**Problem statement:** Could you find every line in the records below that contains the word "clockBufferDepth" and copy it?

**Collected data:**
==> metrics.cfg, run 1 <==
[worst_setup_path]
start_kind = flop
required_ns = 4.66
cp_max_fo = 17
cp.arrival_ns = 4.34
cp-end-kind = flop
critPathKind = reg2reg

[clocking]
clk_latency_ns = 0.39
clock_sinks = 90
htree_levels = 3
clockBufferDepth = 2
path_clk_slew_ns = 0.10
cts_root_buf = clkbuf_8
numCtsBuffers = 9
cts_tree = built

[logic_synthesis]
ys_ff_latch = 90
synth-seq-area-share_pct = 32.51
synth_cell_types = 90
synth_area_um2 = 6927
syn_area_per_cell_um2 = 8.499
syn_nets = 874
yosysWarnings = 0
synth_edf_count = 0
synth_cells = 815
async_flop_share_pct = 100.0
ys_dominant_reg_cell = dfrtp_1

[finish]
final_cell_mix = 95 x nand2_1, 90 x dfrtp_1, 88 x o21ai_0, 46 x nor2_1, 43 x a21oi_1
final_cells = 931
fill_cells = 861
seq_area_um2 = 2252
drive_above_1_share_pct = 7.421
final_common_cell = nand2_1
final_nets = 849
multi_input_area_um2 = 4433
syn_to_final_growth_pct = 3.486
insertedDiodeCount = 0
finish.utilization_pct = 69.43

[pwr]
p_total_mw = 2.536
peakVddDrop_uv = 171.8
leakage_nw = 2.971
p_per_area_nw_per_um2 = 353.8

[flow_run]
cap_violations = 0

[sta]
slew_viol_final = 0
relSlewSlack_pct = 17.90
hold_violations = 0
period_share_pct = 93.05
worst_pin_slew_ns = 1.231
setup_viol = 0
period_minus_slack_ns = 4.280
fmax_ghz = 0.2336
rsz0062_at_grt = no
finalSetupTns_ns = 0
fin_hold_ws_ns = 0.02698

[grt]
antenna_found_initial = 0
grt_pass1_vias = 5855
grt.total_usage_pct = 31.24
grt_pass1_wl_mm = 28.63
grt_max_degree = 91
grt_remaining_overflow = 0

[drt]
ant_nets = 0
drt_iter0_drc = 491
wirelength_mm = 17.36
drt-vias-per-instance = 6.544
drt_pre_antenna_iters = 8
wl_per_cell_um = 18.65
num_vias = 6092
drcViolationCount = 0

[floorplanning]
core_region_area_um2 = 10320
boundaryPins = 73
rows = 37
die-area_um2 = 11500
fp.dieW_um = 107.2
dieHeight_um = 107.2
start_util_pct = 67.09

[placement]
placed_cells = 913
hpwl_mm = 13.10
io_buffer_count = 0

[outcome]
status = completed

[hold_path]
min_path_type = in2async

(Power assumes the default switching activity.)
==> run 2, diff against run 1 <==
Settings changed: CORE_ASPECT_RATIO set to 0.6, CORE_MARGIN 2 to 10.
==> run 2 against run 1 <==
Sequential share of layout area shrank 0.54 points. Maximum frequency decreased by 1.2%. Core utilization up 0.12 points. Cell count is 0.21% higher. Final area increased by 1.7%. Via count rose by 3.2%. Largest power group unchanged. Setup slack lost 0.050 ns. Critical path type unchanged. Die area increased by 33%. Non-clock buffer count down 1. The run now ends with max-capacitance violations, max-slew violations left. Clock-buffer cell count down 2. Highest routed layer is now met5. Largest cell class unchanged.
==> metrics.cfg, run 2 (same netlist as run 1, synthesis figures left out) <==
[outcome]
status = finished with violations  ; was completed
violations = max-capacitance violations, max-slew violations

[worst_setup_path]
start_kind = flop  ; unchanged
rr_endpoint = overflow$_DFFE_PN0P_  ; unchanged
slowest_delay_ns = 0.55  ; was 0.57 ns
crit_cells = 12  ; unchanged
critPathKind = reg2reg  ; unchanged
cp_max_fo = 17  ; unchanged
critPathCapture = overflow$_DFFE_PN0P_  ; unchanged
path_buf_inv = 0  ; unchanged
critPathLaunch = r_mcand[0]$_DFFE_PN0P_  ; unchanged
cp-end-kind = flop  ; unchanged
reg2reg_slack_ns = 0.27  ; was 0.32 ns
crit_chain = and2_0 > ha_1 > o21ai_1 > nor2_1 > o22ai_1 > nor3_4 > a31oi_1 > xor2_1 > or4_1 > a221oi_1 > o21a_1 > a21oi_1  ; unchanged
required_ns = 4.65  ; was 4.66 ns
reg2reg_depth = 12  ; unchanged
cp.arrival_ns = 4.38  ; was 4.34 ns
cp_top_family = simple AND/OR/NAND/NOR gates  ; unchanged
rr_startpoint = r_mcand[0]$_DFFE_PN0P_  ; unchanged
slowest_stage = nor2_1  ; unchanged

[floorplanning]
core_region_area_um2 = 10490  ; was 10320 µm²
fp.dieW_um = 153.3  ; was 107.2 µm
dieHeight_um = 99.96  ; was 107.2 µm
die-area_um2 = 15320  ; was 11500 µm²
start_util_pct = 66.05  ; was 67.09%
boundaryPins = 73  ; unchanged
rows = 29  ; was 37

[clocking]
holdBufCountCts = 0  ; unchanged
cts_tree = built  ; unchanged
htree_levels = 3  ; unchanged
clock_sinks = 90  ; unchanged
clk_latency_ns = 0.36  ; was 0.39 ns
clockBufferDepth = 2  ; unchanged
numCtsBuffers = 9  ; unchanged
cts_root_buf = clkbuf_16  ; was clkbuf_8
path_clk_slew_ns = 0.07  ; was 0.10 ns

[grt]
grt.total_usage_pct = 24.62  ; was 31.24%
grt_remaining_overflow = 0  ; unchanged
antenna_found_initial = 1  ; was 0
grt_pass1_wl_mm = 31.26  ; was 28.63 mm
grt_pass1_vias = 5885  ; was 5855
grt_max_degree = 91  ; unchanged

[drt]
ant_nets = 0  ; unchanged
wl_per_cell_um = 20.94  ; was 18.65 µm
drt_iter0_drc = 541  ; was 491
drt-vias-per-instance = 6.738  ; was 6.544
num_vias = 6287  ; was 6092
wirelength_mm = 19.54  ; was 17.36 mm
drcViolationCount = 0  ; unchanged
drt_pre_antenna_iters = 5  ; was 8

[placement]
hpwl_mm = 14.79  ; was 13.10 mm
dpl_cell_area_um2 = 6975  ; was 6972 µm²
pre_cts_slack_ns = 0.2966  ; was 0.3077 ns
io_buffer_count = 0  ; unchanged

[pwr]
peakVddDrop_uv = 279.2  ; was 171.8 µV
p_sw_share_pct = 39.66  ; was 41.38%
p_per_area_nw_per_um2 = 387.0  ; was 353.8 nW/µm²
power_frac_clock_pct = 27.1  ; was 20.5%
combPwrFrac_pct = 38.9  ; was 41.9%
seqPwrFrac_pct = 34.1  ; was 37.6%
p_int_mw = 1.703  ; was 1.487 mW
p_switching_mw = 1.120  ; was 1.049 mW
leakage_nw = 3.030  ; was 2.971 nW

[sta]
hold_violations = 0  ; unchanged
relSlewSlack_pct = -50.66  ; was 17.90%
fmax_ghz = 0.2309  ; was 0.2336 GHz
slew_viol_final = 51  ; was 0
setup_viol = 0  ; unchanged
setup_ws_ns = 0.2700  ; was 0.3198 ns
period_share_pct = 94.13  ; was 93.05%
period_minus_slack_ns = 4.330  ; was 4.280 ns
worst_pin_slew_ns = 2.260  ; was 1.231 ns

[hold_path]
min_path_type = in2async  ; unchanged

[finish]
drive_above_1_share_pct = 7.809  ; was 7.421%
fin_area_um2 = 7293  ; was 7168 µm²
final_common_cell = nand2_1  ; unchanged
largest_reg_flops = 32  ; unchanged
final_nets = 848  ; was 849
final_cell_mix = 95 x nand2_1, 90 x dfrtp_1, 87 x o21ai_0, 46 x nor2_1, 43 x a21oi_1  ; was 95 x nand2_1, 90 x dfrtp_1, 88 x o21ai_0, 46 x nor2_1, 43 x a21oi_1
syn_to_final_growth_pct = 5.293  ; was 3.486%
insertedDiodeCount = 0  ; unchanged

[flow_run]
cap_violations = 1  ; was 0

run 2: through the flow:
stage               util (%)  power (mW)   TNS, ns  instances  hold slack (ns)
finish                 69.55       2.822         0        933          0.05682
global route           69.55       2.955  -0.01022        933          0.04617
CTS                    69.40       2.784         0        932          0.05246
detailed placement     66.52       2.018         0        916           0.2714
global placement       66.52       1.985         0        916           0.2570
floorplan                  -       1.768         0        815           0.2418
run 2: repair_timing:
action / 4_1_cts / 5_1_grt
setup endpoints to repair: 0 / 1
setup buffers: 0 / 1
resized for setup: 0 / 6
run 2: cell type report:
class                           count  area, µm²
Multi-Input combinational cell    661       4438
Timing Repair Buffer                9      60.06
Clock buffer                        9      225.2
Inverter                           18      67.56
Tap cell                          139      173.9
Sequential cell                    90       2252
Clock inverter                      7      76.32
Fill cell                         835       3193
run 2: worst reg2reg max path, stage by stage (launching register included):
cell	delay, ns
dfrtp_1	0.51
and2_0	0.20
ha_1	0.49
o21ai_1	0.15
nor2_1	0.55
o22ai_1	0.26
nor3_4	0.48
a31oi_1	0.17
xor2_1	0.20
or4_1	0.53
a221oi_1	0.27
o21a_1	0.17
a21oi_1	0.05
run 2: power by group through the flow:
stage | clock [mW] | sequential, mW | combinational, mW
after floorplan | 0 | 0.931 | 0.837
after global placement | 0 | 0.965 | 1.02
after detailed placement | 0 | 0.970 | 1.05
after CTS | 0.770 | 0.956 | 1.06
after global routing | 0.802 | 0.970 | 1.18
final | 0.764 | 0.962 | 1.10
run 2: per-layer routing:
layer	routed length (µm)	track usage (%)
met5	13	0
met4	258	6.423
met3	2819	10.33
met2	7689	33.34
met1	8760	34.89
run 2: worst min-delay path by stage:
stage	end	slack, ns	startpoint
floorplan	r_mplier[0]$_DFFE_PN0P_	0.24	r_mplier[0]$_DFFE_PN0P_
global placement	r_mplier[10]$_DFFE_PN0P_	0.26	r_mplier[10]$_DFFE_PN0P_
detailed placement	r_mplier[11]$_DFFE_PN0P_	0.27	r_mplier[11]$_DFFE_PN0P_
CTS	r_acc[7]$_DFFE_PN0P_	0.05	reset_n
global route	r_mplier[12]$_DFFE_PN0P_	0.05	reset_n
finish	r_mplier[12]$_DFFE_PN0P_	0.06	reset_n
==> config.mk <==
export PLATFORM = sky130hd
export DESIGN_NAME = call_dispatcher
export DESIGN_NICKNAME = d
export VERILOG_FILES = /design/src/rtl/call_dispatcher.sv
export SDC_FILE = /design/constraint.sdc
export NUM_CORES = 1
export LEC_CHECK = 0
export CAP_MARGIN = 10
export CORE_MARGIN = 1
export CORE_UTILIZATION = 60
export DETAILED_ROUTE_END_ITERATION = 10
export PLACE_DENSITY_LB_ADDON = 0.1
export SLEW_MARGIN = 20
export SYNTH_ARGS = -nofsm -noshare
export SYNTH_HDL_FRONTEND = slang
export SYNTH_SLANG_ARGS = --single-unit
==> constraint.sdc <==
create_clock -name clk -period 5 [get_ports clk]
set_input_delay 0.5 -clock clk [delete_from_list [all_inputs] [get_ports clk]]
set_output_delay 0.5 -clock clk [all_outputs]
set_load 0.005 [all_outputs]
$ cat config.mk
export PLATFORM = sky130hd
export DESIGN_NAME = mult_div_unit
export DESIGN_NICKNAME = d
export VERILOG_FILES = /design/src/rtl/mult_div_unit_pkg.sv /design/src/rtl/mdu_div_core.sv /design/src/rtl/mult_div_unit.sv
export SDC_FILE = /design/constraint.sdc
export NUM_CORES = 1
export LEC_CHECK = 0
export ABC_CLOCK_PERIOD_IN_PS = 6600
export CORE_UTILIZATION = 46
export CTS_CLUSTER_DIAMETER = 150
export DETAILED_ROUTE_END_ITERATION = 10
export GPL_ROUTABILITY_DRIVEN = 1
export PLACE_DENSITY = 0.66
export SLEW_MARGIN = 20
export SYNTH_ARGS = -nofsm -noshare
export SYNTH_HDL_FRONTEND = slang
export SYNTH_SLANG_ARGS = --single-unit
$ cat constraint.sdc
create_clock -name clk -period 6.6 [get_ports clk]
set_clock_uncertainty 0.15 [all_clocks]
set_input_delay 0.99 -clock clk [delete_from_list [all_inputs] [get_ports clk]]
set_output_delay 0.99 -clock clk [all_outputs]
set_load 0.02 [all_outputs]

**Finished exercise:**
clockBufferDepth = 2
clockBufferDepth = 2  ; unchanged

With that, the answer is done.